<<<<

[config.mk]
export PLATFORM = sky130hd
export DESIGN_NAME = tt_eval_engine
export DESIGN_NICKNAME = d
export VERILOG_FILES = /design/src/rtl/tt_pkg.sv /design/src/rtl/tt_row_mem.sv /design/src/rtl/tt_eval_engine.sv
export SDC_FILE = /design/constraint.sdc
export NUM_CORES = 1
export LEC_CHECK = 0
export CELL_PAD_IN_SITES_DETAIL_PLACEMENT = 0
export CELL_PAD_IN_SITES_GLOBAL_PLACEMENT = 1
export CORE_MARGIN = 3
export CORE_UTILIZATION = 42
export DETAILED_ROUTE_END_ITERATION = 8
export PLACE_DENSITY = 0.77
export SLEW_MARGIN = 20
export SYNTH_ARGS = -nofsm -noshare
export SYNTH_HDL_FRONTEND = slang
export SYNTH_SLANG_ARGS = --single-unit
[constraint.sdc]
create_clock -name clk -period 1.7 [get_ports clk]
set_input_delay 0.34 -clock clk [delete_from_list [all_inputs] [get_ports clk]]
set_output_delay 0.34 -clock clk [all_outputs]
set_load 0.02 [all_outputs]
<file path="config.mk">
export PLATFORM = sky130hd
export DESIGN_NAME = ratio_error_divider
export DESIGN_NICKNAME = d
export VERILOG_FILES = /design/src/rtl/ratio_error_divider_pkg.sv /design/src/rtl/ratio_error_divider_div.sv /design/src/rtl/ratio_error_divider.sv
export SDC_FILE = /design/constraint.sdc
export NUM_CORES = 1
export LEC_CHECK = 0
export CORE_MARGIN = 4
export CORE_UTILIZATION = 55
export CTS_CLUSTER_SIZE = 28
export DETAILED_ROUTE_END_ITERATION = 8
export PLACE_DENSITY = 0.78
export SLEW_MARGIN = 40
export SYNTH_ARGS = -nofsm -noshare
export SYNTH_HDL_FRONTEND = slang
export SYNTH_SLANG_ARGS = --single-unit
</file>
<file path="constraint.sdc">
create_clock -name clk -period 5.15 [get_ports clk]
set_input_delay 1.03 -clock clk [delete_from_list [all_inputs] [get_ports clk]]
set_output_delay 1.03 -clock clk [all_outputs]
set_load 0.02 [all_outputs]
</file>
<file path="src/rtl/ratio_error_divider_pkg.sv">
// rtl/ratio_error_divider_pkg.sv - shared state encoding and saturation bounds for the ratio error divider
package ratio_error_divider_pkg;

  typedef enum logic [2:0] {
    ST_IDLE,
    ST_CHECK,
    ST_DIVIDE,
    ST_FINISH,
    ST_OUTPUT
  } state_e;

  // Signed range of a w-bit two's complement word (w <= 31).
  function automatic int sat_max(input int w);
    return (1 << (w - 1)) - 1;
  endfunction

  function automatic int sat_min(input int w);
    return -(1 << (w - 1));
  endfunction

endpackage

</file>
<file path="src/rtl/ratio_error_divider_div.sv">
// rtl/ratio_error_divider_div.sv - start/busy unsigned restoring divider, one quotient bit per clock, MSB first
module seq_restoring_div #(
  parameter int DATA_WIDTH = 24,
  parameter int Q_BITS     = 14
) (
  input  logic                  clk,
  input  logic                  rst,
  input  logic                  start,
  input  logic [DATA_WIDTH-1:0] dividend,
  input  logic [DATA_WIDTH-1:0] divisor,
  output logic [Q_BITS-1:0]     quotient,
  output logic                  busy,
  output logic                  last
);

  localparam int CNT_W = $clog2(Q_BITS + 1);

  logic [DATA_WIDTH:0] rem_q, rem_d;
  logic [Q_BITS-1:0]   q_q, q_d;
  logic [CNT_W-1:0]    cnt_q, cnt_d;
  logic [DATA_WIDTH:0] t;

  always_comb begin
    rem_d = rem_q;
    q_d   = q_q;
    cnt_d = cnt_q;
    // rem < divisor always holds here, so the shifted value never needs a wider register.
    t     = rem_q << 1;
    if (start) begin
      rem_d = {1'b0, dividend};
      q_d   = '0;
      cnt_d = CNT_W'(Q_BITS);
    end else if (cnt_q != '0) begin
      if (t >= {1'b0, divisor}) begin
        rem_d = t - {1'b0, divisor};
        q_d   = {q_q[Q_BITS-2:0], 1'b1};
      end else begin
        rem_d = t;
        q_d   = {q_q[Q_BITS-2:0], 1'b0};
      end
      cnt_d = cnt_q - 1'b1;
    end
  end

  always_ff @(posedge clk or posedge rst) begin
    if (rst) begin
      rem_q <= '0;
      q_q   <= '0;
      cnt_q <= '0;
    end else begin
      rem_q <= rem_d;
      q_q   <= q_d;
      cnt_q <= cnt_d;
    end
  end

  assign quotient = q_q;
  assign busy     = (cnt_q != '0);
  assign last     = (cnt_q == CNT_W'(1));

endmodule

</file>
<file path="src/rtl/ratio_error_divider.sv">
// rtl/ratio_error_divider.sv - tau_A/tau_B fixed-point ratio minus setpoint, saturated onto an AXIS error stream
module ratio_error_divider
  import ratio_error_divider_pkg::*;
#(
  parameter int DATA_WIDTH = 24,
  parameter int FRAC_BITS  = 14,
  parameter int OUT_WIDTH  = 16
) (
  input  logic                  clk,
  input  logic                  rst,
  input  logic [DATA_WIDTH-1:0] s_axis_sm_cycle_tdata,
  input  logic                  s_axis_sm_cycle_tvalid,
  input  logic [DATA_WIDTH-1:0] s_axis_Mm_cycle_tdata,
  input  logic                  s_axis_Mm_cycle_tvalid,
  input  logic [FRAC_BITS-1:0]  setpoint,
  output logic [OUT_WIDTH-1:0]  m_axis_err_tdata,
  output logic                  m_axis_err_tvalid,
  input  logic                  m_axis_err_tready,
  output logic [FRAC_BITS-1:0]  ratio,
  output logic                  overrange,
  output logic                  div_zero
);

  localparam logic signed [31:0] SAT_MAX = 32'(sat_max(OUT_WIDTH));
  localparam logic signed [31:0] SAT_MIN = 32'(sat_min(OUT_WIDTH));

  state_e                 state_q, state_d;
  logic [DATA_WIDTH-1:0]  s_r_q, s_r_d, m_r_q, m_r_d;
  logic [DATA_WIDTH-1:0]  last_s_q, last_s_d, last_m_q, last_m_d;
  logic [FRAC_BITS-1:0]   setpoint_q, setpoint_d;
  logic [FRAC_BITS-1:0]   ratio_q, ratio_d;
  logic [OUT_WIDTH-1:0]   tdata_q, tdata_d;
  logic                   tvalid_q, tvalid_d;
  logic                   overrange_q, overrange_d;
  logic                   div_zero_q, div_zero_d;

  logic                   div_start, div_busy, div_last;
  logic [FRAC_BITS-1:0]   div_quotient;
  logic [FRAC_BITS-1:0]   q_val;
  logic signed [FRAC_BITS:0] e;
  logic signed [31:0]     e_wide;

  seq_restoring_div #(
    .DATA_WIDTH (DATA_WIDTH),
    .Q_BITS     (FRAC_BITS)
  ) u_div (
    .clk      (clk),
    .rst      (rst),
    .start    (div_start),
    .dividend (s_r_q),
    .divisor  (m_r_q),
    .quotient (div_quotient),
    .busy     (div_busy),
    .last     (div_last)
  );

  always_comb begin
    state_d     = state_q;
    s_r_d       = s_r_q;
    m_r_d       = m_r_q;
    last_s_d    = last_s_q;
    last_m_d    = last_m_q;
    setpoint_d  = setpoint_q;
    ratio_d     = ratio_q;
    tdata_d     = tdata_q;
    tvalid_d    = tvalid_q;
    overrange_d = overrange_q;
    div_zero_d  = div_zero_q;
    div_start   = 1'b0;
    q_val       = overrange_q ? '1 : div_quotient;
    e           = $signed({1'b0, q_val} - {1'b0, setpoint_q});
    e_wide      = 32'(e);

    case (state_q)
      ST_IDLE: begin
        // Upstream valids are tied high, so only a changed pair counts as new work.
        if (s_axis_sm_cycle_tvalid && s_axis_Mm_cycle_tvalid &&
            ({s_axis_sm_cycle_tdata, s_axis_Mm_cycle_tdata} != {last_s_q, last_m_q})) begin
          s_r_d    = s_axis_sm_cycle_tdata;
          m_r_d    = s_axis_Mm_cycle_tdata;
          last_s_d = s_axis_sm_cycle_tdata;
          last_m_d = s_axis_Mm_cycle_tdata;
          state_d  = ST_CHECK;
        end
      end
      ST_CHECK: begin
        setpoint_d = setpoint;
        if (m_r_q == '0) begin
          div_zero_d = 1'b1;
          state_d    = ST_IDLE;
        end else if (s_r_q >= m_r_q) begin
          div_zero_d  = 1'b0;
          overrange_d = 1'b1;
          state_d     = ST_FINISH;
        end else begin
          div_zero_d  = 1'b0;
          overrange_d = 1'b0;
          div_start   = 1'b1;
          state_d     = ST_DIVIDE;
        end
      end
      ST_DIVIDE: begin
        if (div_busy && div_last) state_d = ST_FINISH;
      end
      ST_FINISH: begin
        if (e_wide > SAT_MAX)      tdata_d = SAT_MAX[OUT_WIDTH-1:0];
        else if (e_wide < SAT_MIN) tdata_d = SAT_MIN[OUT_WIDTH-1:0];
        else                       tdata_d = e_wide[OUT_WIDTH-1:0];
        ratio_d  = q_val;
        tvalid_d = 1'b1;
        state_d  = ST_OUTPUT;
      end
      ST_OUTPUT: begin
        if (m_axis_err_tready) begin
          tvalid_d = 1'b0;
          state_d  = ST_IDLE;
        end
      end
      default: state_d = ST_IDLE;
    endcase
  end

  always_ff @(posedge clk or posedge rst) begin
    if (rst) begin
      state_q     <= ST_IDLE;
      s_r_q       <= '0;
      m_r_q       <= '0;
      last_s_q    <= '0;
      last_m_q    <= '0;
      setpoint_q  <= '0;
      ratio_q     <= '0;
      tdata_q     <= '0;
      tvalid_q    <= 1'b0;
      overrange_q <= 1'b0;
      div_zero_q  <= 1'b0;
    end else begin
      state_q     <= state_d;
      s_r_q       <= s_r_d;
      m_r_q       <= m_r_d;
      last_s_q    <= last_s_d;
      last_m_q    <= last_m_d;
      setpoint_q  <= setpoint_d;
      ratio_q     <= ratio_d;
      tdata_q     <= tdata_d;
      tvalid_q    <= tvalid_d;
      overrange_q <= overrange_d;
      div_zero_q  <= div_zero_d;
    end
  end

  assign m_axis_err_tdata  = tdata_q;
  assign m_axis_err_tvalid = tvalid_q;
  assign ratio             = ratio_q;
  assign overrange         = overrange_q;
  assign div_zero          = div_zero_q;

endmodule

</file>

>>>>

● Exercise requirements: Only the lines from the one bearing "overrange_q <= 1'b0;" through the end of the entries above belong in the answer, each one exactly as given.

● Solution to the exercise:
      overrange_q <= 1'b0;
      div_zero_q  <= 1'b0;
    end else begin
      state_q     <= state_d;
      s_r_q       <= s_r_d;
      m_r_q       <= m_r_d;
      last_s_q    <= last_s_d;
      last_m_q    <= last_m_d;
      setpoint_q  <= setpoint_d;
      ratio_q     <= ratio_d;
      tdata_q     <= tdata_d;
      tvalid_q    <= tvalid_d;
      overrange_q <= overrange_d;
      div_zero_q  <= div_zero_d;
    end
  end

  assign m_axis_err_tdata  = tdata_q;
  assign m_axis_err_tvalid = tvalid_q;
  assign ratio             = ratio_q;
  assign overrange         = overrange_q;
  assign div_zero          = div_zero_q;

endmodule

</file>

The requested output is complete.